On a pandemic cleaning and organizing frenzy? There’s a storage space for that, with company launching first of 12 planned GTA locations
Shawn Shanmuganathan, co-founder of Vaultra, admits that few people dream of becoming a self-storage mogul.
But that hasn’t deterred his ambition for Vaultra to dominate the Toronto area’s self-storage market. Just as the pandemic is cementing storage demand from businesses and consumers, the company has launched the first of a dozen planned regional facilities, on Fairbank Ave. in the Yorkdale Shopping Centre area.
The 260,000 sq. ft. flagship location, which opened Friday, has 2,000 storage units on six floors. It offers four commercial elevators, climate-controlled storage units, add-ons such as packing boxes and truck rentals — and Vaultra is adding Flex office space rentals of boardrooms and desks for startups and small businesses.
Shanmuganathan estimates Vaultra’s other sites will be built out in two or three years — an advantage in the GTA where finding good industrial and commercial space can be challenging.
Never the pretty girls of real estate, storage units’ screen time has been limited to dank, sometimes scary places. The storage business recently took another reputational hit when police broke up a birthday party in an Etobicoke storage unit — not one of Vaultra’s.
Shanmuganathan calls it a “completely reckless” event and notes that it was discovered and disbanded.
The industry has modernized and technologically transformed its operations with electronic security, keyless entry and web-based account management.

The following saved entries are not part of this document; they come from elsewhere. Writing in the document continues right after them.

<file path="src/rtl/weight_fetch_sequencer_pkg.sv">
// Shared types and constants for the weight fetch sequencer and its output buffer.
package weight_fetch_sequencer_pkg;

    localparam int ADDR_WIDTH_DEFAULT = 32;

    typedef enum logic [1:0] {
        ST_IDLE  = 2'd0,
        ST_FETCH = 2'd1,
        ST_DRAIN = 2'd2
    } seq_state_t;

    // Occupancy counter width able to hold 0..depth inclusive.
    function automatic int cnt_width(input int depth);
        return $clog2(depth + 1);
    endfunction

endpackage

</file>
<file path="src/rtl/weight_fetch_sequencer_fifo.sv">
// Small synchronous FIFO buffering weights between the memory read port and the output stream.
module weight_sync_fifo
    import weight_fetch_sequencer_pkg::*;
#(
    parameter  int DEPTH = 2,
    parameter  int WIDTH = 16,
    localparam int CNT_W = cnt_width(DEPTH),
    localparam int PTR_W = (DEPTH > 1) ? $clog2(DEPTH) : 1
) (
    input  logic             clk,
    input  logic             rst,
    input  logic             push,
    input  logic [WIDTH-1:0] push_data,
    input  logic             pop,
    output logic [WIDTH-1:0] head,
    output logic [CNT_W-1:0] count
);

    logic [WIDTH-1:0] mem [DEPTH];
    logic [PTR_W-1:0] rd_ptr;
    logic [PTR_W-1:0] wr_ptr;

    function automatic logic [PTR_W-1:0] next_ptr(input logic [PTR_W-1:0] p);
        return (p == PTR_W'(DEPTH - 1)) ? '0 : p + PTR_W'(1);
    endfunction

    always_ff @(posedge clk or posedge rst) begin
        if (rst) begin
            rd_ptr <= '0;
            wr_ptr <= '0;
            count  <= '0;
        end else begin
            if (push) wr_ptr <= next_ptr(wr_ptr);
            if (pop)  rd_ptr <= next_ptr(rd_ptr);
            case ({push, pop})
                2'b10:   count <= count + CNT_W'(1);
                2'b01:   count <= count - CNT_W'(1);
                default: count <= count;
            endcase
        end
    end

    // Storage carries data only; emptiness is tracked by count, so no reset needed here.
    always_ff @(posedge clk) begin
        if (push) mem[wr_ptr] <= push_data;
    end

    assign head = mem[rd_ptr];

endmodule

</file>
<file path="src/rtl/weight_fetch_sequencer.sv">
// Issues Weight_Memory addresses 0..NUM_WEIGHTS-1 and re-times the 1-cycle read data into a valid/ready stream.
module weight_fetch_sequencer
    import weight_fetch_sequencer_pkg::*;
#(
    parameter int NUM_WEIGHTS = 784,
    parameter int DATA_WIDTH  = 16,
    parameter int ADDR_WIDTH  = ADDR_WIDTH_DEFAULT,
    parameter int FIFO_DEPTH  = 2
) (
    input  logic                  clk,
    input  logic                  rst,
    input  logic                  start,
    output logic [ADDR_WIDTH-1:0] local_addr,
    input  logic [DATA_WIDTH-1:0] weight_in,
    output logic                  w_valid,
    input  logic                  w_ready,
    output logic [DATA_WIDTH-1:0] w_data,
    output logic [ADDR_WIDTH-1:0] w_index,
    output logic                  w_last,
    output logic                  busy,
    output logic                  done
);

    localparam int CNT_W = cnt_width(FIFO_DEPTH);
    localparam int SUM_W = CNT_W + 1;
    localparam logic [ADDR_WIDTH-1:0] LAST_IDX = ADDR_WIDTH'(NUM_WEIGHTS - 1);

    seq_state_t            state;
    logic                  inflight;
    logic                  pop;
    logic                  issue;
    logic [CNT_W-1:0]      count;
    logic [DATA_WIDTH-1:0] head;
    logic [SUM_W-1:0]      credit_used;
    logic [SUM_W-1:0]      credit_limit;

    assign pop     = w_valid && w_ready;
    assign w_valid = (count != '0);
    assign w_data  = w_valid ? head : '0;
    assign w_last  = w_valid && (w_index == LAST_IDX);

    // A read is issued only if its data is guaranteed a FIFO slot when it returns next cycle.
    assign credit_used  = {1'b0, count} + SUM_W'(inflight);
    assign credit_limit = SUM_W'(FIFO_DEPTH) + SUM_W'(pop);
    assign issue        = (state == ST_FETCH) && (credit_used < credit_limit);

    weight_sync_fifo #(
        .DEPTH (FIFO_DEPTH),
        .WIDTH (DATA_WIDTH)
    ) u_fifo (
        .clk       (clk),
        .rst       (rst),
        .push      (inflight),
        .push_data (weight_in),
        .pop       (pop),
        .head      (head),
        .count     (count)
    );

    always_ff @(posedge clk or posedge rst) begin
        if (rst) begin
            state      <= ST_IDLE;
            local_addr <= '0;
            inflight   <= 1'b0;
            w_index    <= '0;
            busy       <= 1'b0;
            done       <= 1'b0;
        end else begin
            done     <= 1'b0;
            inflight <= issue;
            if (pop) w_index <= w_last ? '0 : w_index + ADDR_WIDTH'(1);
            case (state)
                ST_IDLE: begin
                    if (start) begin
                        state      <= ST_FETCH;
                        local_addr <= '0;
                        busy       <= 1'b1;
                    end
                end
                ST_FETCH: begin
                    // Address parks on the last index rather than running past it.
                    if (issue) begin
                        if (local_addr == LAST_IDX) state <= ST_DRAIN;
                        else                        local_addr <= local_addr + ADDR_WIDTH'(1);
                    end
                end
                ST_DRAIN: begin
                    if (pop && w_last) begin
                        state <= ST_IDLE;
                        busy  <= 1'b0;
                        done  <= 1'b1;
                    end
                end
                default: state <= ST_IDLE;
            endcase
        end
    end

endmodule

</file>
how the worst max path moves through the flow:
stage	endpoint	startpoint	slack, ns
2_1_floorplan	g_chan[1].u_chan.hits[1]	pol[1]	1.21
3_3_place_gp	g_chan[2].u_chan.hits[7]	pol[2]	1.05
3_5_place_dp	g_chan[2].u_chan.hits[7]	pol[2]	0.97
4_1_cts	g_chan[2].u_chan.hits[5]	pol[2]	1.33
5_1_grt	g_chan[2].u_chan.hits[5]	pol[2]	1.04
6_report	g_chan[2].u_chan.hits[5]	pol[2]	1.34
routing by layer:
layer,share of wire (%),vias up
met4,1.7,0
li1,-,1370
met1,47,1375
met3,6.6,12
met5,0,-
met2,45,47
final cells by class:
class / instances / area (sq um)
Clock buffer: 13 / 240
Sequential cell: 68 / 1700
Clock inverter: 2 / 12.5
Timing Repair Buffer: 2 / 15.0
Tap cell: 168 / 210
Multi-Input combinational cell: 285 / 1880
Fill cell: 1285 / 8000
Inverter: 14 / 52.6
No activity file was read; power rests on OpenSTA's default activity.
## src/rtl/systolic_seq.sv

```systemverilog
// -----------------------------------------------------------------------------
// systolic_seq
//
// Sequencer for an external N x N output-stationary systolic array. It accepts
// one job at a time. It streams k_len operand beats into the array with a
// per-row and per-column skew, then waits for the array to drain. It snapshots
// every PE accumulator and returns the result matrix one row per handshake.
//
// Ports
//   clk, rst               clock, asynchronous active-low reset
//   start, k_len           job request (sampled in IDLE only), beat count
//   busy                   high whenever the sequencer is not IDLE
//   op_valid/op_ready      operand beat handshake
//   op_a, op_b             A column k (slice i -> row i), B row k (slice j -> col j)
//   arr_init               accumulator-clear pulse, aligned with the first beat
//   arr_x, arr_y           skewed row / column feeds into the array
//   arr_z                  PE accumulator outputs
//   res_valid/res_ready    result row handshake
//   res_row, res_idx       result row r (slice j = C[r][j]) and its index
//   res_last               marks row N-1
//   done                   one-cycle pulse after the last row transfer
//
// Optional feature (macro SYSTOLIC_SEQ_PERF_EN):
//   perf_cycles            saturating count of cycles from start acceptance
//                          through the done cycle, held until the next job
// -----------------------------------------------------------------------------
module systolic_seq #(
    parameter  int D_W   = 8,
    parameter  int N     = 2,
    parameter  int K_W   = 8,
    localparam int IDX_W = (N > 1) ? $clog2(N) : 1
) (
    input  logic                           clk,
    input  logic                           rst,
    input  logic                           start,
    input  logic [K_W-1:0]                 k_len,
    output logic                           busy,
    input  logic                           op_valid,
    output logic                           op_ready,
    input  logic [N*D_W-1:0]               op_a,
    input  logic [N*D_W-1:0]               op_b,
    output logic                           arr_init,
    output logic [N-1:0][D_W-1:0]          arr_x,
    output logic [N-1:0][D_W-1:0]          arr_y,
    input  logic [N-1:0][N-1:0][2*D_W-1:0] arr_z,
    output logic                           res_valid,
    input  logic                           res_ready,
    output logic [N*2*D_W-1:0]             res_row,
    output logic [IDX_W-1:0]               res_idx,
    output logic                           res_last,
    output logic                           done
`ifdef SYSTOLIC_SEQ_PERF_EN
    ,
    output logic [31:0]                    perf_cycles
`endif
);

    typedef enum logic [1:0] {IDLE, FEED, DRAIN, OUT} state_t;

    // The drain has to cover the longest skew path: the last beat of row N-1 needs
    // N-1 cycles to enter the array and N-1 more to reach column N-1.
    localparam int               DR_W       = $clog2(2 * N);
    localparam logic [DR_W-1:0]  DRAIN_LAST = DR_W'(2 * N - 1);
    localparam logic [IDX_W-1:0] LAST_ROW   = IDX_W'(N - 1);

    state_t                         r_state;
    state_t                         w_state_nxt;
    logic                           w_start_ok;
    logic                           w_beat;
    logic                           w_last_beat;
    logic                           w_drain_end;
    logic                           w_res_xfer;
    logic [K_W-1:0]                 r_k_len;
    logic [K_W-1:0]                 r_beat;
    logic [DR_W-1:0]                r_drain;
    logic [IDX_W-1:0]               r_row;
    logic                           r_init;
    logic                           r_done;
    logic [N-1:0][N-1:0][2*D_W-1:0] r_snap;

    // -------------------------------------------------------------------------
    // Next-state and handshake decode
    // -------------------------------------------------------------------------
    always_comb begin
        // NOTE: every signal gets a default before the case so that no path leaves it unassigned (which would infer a latch).
        w_state_nxt = r_state;
        busy        = 1'b0;
        op_ready    = 1'b0;
        res_valid   = 1'b0;
        w_start_ok  = 1'b0;
        w_beat      = 1'b0;
        w_last_beat = 1'b0;
        w_drain_end = 1'b0;
        w_res_xfer  = 1'b0;
        unique case (r_state)
            IDLE: begin
                // A zero-length job has nothing to multiply and is dropped.
                if (start && (k_len != '0)) begin
                    w_start_ok  = 1'b1;
                    w_state_nxt = FEED;
                end
            end
            FEED: begin
                busy        = 1'b1;
                op_ready    = 1'b1;
                w_beat      = op_valid;
                w_last_beat = op_valid && (r_beat == (r_k_len - K_W'(1)));
                if (w_last_beat) begin
                    w_state_nxt = DRAIN;
                end
            end
            DRAIN: begin
                busy        = 1'b1;
                w_drain_end = (r_drain == DRAIN_LAST);
                if (w_drain_end) begin
                    w_state_nxt = OUT;
                end
            end
            OUT: begin
                busy       = 1'b1;
                res_valid  = 1'b1;
                w_res_xfer = res_ready;
                if (res_ready && (r_row == LAST_ROW)) begin
                    w_state_nxt = IDLE;
                end
            end
            default: w_state_nxt = IDLE;
        endcase
    end

    // -------------------------------------------------------------------------
    // State, counters and pulses
    // -------------------------------------------------------------------------
    always_ff @(posedge clk or negedge rst) begin
        if (!rst) begin
            r_state <= IDLE;
            r_k_len <= '0;
            r_beat  <= '0;
            r_drain <= '0;
            r_row   <= '0;
            r_init  <= 1'b0;
            r_done  <= 1'b0;
        end else begin
            // NOTE: sequential state uses non-blocking assignments so every register samples pre-edge values.
            r_state <= w_state_nxt;
            // The clear pulse rides alongside the first beat as it leaves stage 0.
            r_init  <= w_beat && (r_beat == '0);
            r_done  <= w_res_xfer && (r_row == LAST_ROW);

            if (w_start_ok) begin
                r_k_len <= k_len;
                r_beat  <= '0;
            end else if (w_beat) begin
                r_beat <= r_beat + K_W'(1);
            end

            if ((r_state != DRAIN) || w_drain_end) begin
                r_drain <= '0;
            end else begin
                r_drain <= r_drain + DR_W'(1);
            end

            if (w_res_xfer) begin
                r_row <= (r_row == LAST_ROW) ? '0 : (r_row + IDX_W'(1));
            end
        end
    end

    // -------------------------------------------------------------------------
    // Result snapshot: frozen at the end of DRAIN so the array may be reused
    // while rows are being read out.
    // -------------------------------------------------------------------------
    always_ff @(posedge clk or negedge rst) begin
        if (!rst) begin
            // NOTE: this storage is cleared on reset so no result from an aborted job can leak out afterwards.
            r_snap <= '0;
        end else if (w_drain_end) begin
            r_snap <= arr_z;
        end
    end

    // -------------------------------------------------------------------------
    // Skew lanes: lane i delays both its row feed and its column feed by i extra
    // cycles. Stage 0 loads zero on any cycle without an accepted beat, so stalls
    // and idle slots contribute zero products and keep the wavefront aligned.
    // -------------------------------------------------------------------------
    for (genvar gi = 0; gi < N; gi++) begin : g_lane
        logic [D_W-1:0] r_xd [0:gi];
        logic [D_W-1:0] r_yd [0:gi];

        always_ff @(posedge clk or negedge rst) begin
            if (!rst) begin
                for (int s = 0; s <= gi; s++) begin
                    r_xd[s] <= '0;
                    r_yd[s] <= '0;
                end
            end else begin
                r_xd[0] <= w_beat ? op_a[gi*D_W +: D_W] : '0;
                r_yd[0] <= w_beat ? op_b[gi*D_W +: D_W] : '0;
                for (int s = 1; s <= gi; s++) begin
                    r_xd[s] <= r_xd[s-1];
                    r_yd[s] <= r_yd[s-1];
                end
            end
        end

        assign arr_x[gi] = r_xd[gi];
        assign arr_y[gi] = r_yd[gi];
    end

    assign arr_init = r_init;
    assign done     = r_done;
    assign res_row  = (r_state == OUT) ? r_snap[r_row] : '0;
    assign res_idx  = (r_state == OUT) ? r_row : '0;
    assign res_last = (r_state == OUT) && (r_row == LAST_ROW);

`ifdef SYSTOLIC_SEQ_PERF_EN
    // -------------------------------------------------------------------------
    // Job latency counter. The acceptance cycle counts as 1. Every busy cycle and
    // the done cycle add one. The value then holds until the next job starts.
    // -------------------------------------------------------------------------
    logic [31:0] r_perf;

    always_ff @(posedge clk or negedge rst) begin
        if (!rst) begin
            r_perf <= '0;
        end else if (w_start_ok) begin
            r_perf <= 32'd1;
        end else if ((busy || r_done) && (r_perf != '1)) begin
            r_perf <= r_perf + 32'd1;
        end
    end

    assign perf_cycles = r_perf;
`endif

endmodule

```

Vaultra is also focused on high-traffic retail areas near big-box stores.
“Our facilities are very strictly monitored with digital camera and surveillance systems. We ensure every nook and corner will be captured with security footage,” he said.
“Self-storage was an asset class that was never recognized by mainstream developers,” said Shanmuganathan. “They thought of them as a place where you keep things you never want to see.”
But there has been a shift in the market where storage facilities are now considered a mainstream extension of the home or office. They function as inventory management space for small- and mid-sized businesses, especially in the burgeoning e-commerce environment. On the consumer side, they are a way of making room for at-home work and learning.
“People are repurposing their bedrooms, renovating their basements, cleaning up their garages. We are a four-season country where we have clothing, sporting items from golf clubs to Christmas decorations. We want to provide people a space where you can store things,” said Shanmuganathan.
A 10×10-ft. storage unit costs between $250 and $350 a month depending on the location. An online calculator helps users get a sense of how much space they need, depending on the items they want to store.
Even before the pandemic, the downsizing baby boomer demographic made the storage business an attractive investment, said Ray Wong, vice-president of data operations and data analytics for Altus Group.
“The challenge with self-storage is that land is at a premium for the Greater Toronto Area. Self-storage has to compete with industrial, multi-residential and the condo sector,” said Wong.
Commercial-industrial land transactions were down 39.4 per cent year over year in the first three quarters of 2020. That is due to a lack of available property, not a lack of demand, he said.
“There’s basically no space available,” said Wong.
The industrial building availability rate was 3.1 per cent in the third quarter in Canada. But in the GTA it was only 1.9 per cent.
Vaultra’s site-selection formula is based on how many square feet of storage per capita is available within a three- to five-kilometre radius of a potential location.
In the U.S., per capita storage use is 9 to 10 sq. ft. In Canada it is closer to 3 to 4 sq. ft. Shanmuganathan is anticipating it will hit a ceiling of 6 to 7 sq. ft. per capita. Canadians just buy less stuff, he said.
“We want to be within five minutes of driving distance from any potential user — high-traffic retail neighbourhoods, with people being able to use it 24/7 and feel safe,” he said, citing the residential intensification and cluster of small and medium businesses in the Yorkdale area.
Shanmuganathan manages the development side of Vaultra. His business partner Prakash Gunasingham handles operations. The pair bought the first five of 11 storage facilities in Alberta, British Columbia and Keswick, Orangeville and Grimsby, Ont., in 2014.
“We were originally acquiring facilities that were already up and running,” said Shanmuganathan. “But we felt that it’s not our future. Our future is to bring self-storage to the new generation, which is building Class A facilities.”
Some of those early acquisitions were traditional ground-level facilities. The Lloydminster, Alberta, facility, for example, had no camera surveillance when Vaultra bought it. The company has since upgraded all its sites to a consistent level of safety, he said.
Peerage Capital bought a majority share of Vaultra in 2016. Other investors have also shown an interest in the business. In the U.S., Microsoft co-founder Bill Gates’s Cascade Investment recently bought an ownership share of StorageMart, and Blackstone REIT purchased Simply Self Storage from Brookfield Asset Management.